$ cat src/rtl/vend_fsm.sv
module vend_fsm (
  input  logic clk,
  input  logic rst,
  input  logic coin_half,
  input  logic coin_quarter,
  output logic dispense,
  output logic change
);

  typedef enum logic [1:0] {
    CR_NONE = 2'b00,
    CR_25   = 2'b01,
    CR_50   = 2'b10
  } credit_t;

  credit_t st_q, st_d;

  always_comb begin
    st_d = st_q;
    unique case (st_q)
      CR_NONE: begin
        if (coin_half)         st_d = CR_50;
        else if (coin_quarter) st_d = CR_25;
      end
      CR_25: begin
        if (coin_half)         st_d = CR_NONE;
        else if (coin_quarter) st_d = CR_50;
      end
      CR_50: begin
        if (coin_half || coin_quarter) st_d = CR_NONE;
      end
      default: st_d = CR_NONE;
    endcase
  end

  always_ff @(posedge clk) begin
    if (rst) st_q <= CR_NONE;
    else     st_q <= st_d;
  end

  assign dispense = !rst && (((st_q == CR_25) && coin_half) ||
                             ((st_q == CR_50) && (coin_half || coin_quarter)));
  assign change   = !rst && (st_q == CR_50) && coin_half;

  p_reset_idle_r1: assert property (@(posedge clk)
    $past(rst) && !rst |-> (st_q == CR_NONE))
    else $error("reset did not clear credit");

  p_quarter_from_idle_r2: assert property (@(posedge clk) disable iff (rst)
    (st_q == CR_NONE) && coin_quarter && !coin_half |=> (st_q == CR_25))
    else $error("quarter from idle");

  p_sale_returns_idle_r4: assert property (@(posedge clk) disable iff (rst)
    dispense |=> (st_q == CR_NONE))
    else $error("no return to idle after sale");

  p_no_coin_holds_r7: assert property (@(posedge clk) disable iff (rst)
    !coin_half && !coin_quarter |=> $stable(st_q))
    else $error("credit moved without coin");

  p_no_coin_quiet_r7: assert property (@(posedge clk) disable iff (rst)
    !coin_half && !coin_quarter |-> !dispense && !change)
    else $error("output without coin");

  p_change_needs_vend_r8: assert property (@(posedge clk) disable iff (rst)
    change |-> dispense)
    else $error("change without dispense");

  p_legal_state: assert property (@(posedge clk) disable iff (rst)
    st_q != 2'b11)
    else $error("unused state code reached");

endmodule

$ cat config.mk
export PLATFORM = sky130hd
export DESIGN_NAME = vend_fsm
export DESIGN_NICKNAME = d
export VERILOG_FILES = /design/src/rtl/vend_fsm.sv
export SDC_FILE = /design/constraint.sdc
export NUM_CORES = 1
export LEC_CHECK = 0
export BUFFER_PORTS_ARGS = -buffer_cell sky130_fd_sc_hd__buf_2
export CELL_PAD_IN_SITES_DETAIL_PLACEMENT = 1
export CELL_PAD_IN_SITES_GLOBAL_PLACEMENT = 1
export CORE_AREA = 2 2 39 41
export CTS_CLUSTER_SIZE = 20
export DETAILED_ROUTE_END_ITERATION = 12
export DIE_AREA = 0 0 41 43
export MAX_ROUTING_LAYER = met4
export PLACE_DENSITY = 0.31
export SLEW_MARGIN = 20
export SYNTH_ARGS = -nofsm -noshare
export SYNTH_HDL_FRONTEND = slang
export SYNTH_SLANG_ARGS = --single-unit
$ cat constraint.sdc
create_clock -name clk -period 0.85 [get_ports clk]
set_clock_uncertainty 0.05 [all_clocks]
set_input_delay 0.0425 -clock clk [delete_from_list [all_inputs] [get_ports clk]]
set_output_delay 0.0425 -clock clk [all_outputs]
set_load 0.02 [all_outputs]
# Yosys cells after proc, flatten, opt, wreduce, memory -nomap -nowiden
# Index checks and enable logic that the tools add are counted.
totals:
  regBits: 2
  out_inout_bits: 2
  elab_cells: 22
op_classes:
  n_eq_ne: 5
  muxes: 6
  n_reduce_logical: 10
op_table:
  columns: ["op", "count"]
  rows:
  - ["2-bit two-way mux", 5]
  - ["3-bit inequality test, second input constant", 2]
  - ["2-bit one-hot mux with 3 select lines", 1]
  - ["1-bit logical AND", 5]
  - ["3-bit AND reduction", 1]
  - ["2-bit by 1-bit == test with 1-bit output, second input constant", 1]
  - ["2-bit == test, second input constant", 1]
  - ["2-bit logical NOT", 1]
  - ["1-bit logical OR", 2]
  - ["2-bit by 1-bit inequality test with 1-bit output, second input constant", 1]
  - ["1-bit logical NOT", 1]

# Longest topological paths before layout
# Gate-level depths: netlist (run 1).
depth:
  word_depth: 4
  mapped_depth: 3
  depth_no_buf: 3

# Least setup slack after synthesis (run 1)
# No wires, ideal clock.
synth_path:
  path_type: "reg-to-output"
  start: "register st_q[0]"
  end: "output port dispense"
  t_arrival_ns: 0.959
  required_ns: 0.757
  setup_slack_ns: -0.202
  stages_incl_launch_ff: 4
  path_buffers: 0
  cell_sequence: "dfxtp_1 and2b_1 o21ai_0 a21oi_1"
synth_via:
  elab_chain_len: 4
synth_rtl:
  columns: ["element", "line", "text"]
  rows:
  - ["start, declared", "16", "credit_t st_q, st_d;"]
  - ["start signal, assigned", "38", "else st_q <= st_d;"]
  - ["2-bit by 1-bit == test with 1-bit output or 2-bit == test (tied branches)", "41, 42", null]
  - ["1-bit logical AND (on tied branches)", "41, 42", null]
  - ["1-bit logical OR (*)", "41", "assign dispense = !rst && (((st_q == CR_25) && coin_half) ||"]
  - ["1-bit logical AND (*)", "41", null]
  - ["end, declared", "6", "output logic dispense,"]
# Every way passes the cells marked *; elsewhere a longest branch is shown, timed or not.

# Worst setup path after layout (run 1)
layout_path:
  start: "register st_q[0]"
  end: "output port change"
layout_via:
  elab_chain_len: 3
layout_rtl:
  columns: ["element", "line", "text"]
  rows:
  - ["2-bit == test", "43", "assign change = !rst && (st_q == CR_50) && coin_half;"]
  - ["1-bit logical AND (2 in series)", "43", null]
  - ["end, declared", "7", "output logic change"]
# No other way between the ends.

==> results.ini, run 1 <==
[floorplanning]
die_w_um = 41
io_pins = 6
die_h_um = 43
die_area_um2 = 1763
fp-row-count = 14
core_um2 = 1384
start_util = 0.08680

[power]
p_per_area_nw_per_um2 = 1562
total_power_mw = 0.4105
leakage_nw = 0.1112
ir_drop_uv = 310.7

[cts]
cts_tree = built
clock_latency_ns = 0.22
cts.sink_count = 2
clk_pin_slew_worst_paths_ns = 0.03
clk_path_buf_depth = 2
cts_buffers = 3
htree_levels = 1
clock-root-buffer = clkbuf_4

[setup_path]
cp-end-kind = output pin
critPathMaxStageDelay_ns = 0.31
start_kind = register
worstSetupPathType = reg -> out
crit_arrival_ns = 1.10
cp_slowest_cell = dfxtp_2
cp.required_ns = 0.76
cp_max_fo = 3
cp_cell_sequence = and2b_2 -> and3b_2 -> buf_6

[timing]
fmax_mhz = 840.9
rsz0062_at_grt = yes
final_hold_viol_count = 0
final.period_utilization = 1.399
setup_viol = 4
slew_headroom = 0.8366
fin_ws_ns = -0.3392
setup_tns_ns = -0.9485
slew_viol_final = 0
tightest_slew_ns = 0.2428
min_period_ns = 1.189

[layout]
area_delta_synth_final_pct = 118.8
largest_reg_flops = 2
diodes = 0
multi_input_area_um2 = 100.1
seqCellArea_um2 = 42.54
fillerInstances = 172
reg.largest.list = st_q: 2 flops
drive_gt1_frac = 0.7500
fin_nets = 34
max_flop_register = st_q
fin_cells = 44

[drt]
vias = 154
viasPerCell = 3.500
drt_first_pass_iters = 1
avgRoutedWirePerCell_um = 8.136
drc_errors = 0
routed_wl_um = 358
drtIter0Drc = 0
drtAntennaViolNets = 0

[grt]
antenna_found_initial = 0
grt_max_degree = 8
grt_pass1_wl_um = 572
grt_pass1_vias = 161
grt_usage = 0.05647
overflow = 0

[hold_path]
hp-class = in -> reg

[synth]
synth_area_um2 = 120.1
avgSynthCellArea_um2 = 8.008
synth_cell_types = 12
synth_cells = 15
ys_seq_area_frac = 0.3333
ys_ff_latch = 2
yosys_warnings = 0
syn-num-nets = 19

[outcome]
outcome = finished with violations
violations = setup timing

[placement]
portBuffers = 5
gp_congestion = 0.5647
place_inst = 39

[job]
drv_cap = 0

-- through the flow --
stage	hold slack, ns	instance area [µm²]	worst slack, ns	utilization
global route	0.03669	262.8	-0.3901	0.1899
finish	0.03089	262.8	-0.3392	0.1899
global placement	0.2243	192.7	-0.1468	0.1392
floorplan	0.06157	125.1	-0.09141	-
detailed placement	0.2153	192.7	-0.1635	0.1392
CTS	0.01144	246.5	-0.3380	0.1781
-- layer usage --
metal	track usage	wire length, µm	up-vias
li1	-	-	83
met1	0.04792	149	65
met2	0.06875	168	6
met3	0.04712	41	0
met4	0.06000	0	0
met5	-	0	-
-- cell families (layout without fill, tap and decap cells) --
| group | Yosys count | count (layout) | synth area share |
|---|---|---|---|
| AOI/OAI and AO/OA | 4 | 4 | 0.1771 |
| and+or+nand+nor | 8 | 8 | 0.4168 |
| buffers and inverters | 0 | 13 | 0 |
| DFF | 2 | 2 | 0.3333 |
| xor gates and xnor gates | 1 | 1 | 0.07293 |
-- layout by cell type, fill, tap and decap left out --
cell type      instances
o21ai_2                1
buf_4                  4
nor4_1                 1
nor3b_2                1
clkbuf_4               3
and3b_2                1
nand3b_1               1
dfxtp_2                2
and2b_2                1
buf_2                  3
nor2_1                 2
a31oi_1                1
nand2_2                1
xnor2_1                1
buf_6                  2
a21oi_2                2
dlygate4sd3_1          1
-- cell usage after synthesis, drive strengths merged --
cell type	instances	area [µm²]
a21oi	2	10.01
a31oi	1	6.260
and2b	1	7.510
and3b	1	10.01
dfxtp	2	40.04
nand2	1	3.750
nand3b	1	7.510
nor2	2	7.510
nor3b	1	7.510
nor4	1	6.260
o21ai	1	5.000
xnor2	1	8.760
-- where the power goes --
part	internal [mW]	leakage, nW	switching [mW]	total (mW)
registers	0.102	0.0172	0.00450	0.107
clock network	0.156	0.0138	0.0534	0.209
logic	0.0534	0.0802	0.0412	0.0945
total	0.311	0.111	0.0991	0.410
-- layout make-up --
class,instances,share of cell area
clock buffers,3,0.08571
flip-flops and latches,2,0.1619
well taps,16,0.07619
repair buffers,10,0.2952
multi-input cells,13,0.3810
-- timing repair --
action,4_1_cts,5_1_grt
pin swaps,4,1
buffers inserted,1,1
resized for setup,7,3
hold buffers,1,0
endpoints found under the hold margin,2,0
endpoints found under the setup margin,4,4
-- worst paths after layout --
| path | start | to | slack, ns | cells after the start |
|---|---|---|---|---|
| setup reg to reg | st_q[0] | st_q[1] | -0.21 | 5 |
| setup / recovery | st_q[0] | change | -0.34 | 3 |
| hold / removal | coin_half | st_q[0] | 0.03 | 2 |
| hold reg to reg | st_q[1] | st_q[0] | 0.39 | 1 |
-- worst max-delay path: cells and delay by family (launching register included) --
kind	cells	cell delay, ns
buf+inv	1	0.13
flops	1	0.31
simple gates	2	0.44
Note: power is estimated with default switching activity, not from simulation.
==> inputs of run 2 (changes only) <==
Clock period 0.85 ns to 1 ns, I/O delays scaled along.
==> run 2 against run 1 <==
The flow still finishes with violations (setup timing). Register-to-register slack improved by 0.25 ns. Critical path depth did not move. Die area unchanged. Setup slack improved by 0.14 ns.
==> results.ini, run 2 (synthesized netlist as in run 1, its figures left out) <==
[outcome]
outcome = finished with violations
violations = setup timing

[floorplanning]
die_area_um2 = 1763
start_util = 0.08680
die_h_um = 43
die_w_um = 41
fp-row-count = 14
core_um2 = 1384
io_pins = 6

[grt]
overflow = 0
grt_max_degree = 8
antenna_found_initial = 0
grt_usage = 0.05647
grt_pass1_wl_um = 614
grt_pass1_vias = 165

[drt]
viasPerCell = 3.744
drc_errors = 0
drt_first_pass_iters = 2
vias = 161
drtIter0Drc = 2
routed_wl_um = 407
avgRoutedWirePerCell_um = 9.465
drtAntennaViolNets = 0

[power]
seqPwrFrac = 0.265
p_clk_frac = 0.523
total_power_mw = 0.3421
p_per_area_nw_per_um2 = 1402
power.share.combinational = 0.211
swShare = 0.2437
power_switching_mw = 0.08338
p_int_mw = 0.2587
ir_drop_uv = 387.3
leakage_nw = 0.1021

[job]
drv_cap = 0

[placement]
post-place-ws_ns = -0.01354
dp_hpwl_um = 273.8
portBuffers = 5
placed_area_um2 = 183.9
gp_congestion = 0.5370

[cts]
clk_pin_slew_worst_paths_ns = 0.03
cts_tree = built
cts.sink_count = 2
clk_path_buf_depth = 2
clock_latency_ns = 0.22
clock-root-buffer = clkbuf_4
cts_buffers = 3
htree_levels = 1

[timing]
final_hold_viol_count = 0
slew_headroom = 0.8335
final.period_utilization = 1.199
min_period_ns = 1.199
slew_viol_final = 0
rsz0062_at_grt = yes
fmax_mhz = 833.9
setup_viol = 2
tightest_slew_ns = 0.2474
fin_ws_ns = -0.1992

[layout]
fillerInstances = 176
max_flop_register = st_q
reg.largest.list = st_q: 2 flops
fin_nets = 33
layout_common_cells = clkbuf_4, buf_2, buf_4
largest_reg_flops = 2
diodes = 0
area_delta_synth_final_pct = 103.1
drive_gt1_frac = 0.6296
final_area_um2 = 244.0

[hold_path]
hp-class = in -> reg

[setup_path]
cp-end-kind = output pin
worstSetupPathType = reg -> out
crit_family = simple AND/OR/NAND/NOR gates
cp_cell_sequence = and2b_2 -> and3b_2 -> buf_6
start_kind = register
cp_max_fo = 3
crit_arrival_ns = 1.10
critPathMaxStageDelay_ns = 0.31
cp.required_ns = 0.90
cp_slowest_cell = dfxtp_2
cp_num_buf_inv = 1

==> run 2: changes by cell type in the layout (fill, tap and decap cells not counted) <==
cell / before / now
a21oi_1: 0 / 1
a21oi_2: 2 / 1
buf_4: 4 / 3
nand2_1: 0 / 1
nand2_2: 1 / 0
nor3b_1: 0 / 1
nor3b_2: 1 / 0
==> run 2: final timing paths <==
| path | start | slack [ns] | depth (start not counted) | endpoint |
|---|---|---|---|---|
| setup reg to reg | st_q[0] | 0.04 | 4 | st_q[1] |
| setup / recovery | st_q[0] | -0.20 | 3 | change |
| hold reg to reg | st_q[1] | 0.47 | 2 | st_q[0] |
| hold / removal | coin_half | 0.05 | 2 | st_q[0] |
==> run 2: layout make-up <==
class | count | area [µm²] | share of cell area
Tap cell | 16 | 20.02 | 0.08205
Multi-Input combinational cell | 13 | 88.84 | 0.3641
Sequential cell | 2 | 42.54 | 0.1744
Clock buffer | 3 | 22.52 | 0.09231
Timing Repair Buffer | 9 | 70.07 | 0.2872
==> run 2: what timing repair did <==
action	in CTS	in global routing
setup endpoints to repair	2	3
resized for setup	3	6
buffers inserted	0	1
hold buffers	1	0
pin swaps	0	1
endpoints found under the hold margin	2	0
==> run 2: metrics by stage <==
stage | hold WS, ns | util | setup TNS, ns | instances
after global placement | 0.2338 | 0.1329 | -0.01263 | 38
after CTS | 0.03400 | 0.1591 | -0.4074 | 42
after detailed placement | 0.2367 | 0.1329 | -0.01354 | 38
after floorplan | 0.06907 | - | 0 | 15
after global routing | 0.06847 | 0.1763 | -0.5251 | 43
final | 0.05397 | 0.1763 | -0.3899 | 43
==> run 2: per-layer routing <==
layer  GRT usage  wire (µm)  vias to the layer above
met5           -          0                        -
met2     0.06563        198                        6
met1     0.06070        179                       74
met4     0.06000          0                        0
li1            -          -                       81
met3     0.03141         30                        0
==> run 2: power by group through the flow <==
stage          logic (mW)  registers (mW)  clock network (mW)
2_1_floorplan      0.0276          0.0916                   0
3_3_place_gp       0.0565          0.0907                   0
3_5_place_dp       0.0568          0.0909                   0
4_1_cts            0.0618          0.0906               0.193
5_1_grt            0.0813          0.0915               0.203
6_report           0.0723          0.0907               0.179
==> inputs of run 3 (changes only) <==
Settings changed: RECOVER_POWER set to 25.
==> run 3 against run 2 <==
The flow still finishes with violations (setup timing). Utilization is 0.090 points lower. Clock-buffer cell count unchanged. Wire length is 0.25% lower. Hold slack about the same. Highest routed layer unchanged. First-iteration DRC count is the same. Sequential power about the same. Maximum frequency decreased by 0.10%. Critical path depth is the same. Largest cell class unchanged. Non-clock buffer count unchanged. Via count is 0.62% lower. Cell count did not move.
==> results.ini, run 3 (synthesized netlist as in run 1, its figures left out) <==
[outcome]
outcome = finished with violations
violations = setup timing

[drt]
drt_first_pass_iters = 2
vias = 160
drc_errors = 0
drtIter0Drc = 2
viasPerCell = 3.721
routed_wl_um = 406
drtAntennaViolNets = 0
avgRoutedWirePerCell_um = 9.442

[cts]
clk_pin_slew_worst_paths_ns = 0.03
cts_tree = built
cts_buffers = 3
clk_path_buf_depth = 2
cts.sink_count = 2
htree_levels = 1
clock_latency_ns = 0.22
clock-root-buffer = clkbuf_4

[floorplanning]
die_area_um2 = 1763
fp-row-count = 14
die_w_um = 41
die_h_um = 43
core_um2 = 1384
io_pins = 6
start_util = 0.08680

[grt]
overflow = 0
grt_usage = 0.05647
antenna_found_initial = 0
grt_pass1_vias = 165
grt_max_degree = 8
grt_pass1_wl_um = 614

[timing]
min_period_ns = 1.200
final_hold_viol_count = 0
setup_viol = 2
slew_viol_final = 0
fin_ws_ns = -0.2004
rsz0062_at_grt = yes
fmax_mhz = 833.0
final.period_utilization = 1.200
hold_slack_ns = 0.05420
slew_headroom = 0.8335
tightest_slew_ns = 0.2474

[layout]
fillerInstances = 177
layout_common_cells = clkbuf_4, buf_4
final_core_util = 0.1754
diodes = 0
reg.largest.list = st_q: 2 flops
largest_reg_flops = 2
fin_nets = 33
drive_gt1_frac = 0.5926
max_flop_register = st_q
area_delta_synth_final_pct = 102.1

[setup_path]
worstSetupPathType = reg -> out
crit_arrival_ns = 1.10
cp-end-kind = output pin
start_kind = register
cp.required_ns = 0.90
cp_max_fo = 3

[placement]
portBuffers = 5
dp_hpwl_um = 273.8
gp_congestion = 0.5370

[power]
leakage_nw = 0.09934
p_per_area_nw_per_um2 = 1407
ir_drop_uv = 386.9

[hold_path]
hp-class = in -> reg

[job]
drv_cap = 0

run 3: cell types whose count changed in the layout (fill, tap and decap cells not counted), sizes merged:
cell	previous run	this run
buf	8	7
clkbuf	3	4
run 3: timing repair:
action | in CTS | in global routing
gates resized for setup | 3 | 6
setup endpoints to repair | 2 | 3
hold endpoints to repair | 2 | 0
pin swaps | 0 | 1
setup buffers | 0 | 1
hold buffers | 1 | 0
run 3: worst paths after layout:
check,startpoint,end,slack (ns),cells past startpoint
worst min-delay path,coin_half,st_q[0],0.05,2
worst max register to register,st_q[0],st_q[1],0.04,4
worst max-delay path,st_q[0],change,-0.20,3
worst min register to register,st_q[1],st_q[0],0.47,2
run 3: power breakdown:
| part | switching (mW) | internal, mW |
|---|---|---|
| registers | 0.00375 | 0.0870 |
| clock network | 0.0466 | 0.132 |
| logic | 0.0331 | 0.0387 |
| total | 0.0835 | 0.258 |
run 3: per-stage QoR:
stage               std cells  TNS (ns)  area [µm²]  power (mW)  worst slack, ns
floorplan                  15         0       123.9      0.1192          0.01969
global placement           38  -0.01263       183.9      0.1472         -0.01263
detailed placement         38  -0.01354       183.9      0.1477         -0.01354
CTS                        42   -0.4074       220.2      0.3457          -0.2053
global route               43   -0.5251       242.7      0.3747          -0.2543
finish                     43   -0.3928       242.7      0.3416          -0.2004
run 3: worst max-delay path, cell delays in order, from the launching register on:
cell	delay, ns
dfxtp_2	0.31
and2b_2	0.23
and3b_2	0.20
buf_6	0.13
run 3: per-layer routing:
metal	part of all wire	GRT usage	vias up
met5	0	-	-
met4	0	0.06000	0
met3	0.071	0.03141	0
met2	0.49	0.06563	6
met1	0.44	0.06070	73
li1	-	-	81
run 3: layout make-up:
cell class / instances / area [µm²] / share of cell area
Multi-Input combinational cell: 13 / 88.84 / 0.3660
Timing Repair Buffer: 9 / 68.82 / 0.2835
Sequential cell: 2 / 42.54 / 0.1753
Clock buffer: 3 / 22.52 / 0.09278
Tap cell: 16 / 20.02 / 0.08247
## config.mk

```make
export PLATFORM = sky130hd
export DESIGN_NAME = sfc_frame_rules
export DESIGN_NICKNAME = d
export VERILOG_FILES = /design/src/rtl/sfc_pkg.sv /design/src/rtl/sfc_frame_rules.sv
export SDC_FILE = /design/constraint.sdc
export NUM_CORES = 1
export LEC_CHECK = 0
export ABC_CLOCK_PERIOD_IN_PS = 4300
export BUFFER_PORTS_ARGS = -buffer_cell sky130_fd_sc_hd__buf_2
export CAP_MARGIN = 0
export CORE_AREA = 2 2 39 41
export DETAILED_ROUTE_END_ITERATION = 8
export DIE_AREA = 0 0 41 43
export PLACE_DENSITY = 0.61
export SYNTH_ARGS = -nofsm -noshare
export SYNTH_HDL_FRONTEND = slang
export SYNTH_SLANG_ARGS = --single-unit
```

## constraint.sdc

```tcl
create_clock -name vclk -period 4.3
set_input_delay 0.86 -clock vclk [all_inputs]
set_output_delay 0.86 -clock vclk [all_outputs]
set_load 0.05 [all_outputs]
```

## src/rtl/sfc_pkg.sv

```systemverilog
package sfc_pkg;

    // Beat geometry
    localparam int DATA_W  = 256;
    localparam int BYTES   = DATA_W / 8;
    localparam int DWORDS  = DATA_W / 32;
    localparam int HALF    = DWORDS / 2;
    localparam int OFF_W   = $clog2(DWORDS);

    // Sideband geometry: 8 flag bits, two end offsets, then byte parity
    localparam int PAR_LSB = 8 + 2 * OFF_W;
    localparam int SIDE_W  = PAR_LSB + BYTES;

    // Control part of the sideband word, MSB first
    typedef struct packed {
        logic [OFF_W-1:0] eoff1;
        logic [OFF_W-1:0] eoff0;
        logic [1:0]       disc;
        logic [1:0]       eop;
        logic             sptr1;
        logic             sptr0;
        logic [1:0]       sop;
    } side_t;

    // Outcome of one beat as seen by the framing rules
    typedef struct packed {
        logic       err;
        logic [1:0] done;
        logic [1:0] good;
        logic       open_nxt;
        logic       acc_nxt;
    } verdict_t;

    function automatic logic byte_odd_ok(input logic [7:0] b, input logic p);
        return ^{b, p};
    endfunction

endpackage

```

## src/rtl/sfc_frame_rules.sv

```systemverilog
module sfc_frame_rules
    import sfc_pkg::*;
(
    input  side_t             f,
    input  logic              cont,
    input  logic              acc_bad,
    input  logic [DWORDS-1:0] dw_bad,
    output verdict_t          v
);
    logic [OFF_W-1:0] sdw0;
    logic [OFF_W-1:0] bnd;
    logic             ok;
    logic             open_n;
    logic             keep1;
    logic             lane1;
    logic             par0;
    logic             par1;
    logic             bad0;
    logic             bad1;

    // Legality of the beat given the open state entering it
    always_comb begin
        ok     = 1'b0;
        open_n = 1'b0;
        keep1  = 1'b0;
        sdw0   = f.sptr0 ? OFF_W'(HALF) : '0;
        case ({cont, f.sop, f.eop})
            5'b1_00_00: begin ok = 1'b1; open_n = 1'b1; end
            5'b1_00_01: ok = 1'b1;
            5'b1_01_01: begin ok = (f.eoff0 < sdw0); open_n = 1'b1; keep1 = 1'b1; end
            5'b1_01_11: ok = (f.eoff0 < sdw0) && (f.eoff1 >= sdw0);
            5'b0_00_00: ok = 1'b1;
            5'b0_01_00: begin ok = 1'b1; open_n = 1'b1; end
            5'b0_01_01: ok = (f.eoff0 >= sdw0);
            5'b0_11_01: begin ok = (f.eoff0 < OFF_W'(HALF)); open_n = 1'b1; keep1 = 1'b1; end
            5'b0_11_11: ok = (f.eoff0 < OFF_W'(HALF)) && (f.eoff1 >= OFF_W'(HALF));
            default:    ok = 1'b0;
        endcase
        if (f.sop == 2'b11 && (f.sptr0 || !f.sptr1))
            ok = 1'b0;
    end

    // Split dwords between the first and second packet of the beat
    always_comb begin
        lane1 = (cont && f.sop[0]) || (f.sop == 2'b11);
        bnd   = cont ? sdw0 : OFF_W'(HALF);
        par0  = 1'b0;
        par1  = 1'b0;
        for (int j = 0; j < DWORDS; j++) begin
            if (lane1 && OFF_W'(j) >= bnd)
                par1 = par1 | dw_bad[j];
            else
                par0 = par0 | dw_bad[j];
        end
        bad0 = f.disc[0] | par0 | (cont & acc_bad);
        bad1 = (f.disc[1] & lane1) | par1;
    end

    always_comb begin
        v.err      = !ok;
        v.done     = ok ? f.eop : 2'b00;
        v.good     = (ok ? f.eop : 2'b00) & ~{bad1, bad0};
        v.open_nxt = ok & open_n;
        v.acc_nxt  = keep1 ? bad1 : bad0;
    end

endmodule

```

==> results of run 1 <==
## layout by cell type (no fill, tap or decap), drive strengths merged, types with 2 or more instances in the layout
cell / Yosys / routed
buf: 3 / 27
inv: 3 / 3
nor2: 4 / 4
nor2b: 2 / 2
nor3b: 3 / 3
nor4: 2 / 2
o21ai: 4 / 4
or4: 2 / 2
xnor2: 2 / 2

━━━━━━━━

● Required action
Your answer must be the lines above from the one containing "clock buffers,3,0.08571" to the one containing "endpoints found under the hold margin,2,0", both included, restated word for word.

● Result
clock buffers,3,0.08571
flip-flops and latches,2,0.1619
well taps,16,0.07619
repair buffers,10,0.2952
multi-input cells,13,0.3810
-- timing repair --
action,4_1_cts,5_1_grt
pin swaps,4,1
buffers inserted,1,1
resized for setup,7,3
hold buffers,1,0
endpoints found under the hold margin,2,0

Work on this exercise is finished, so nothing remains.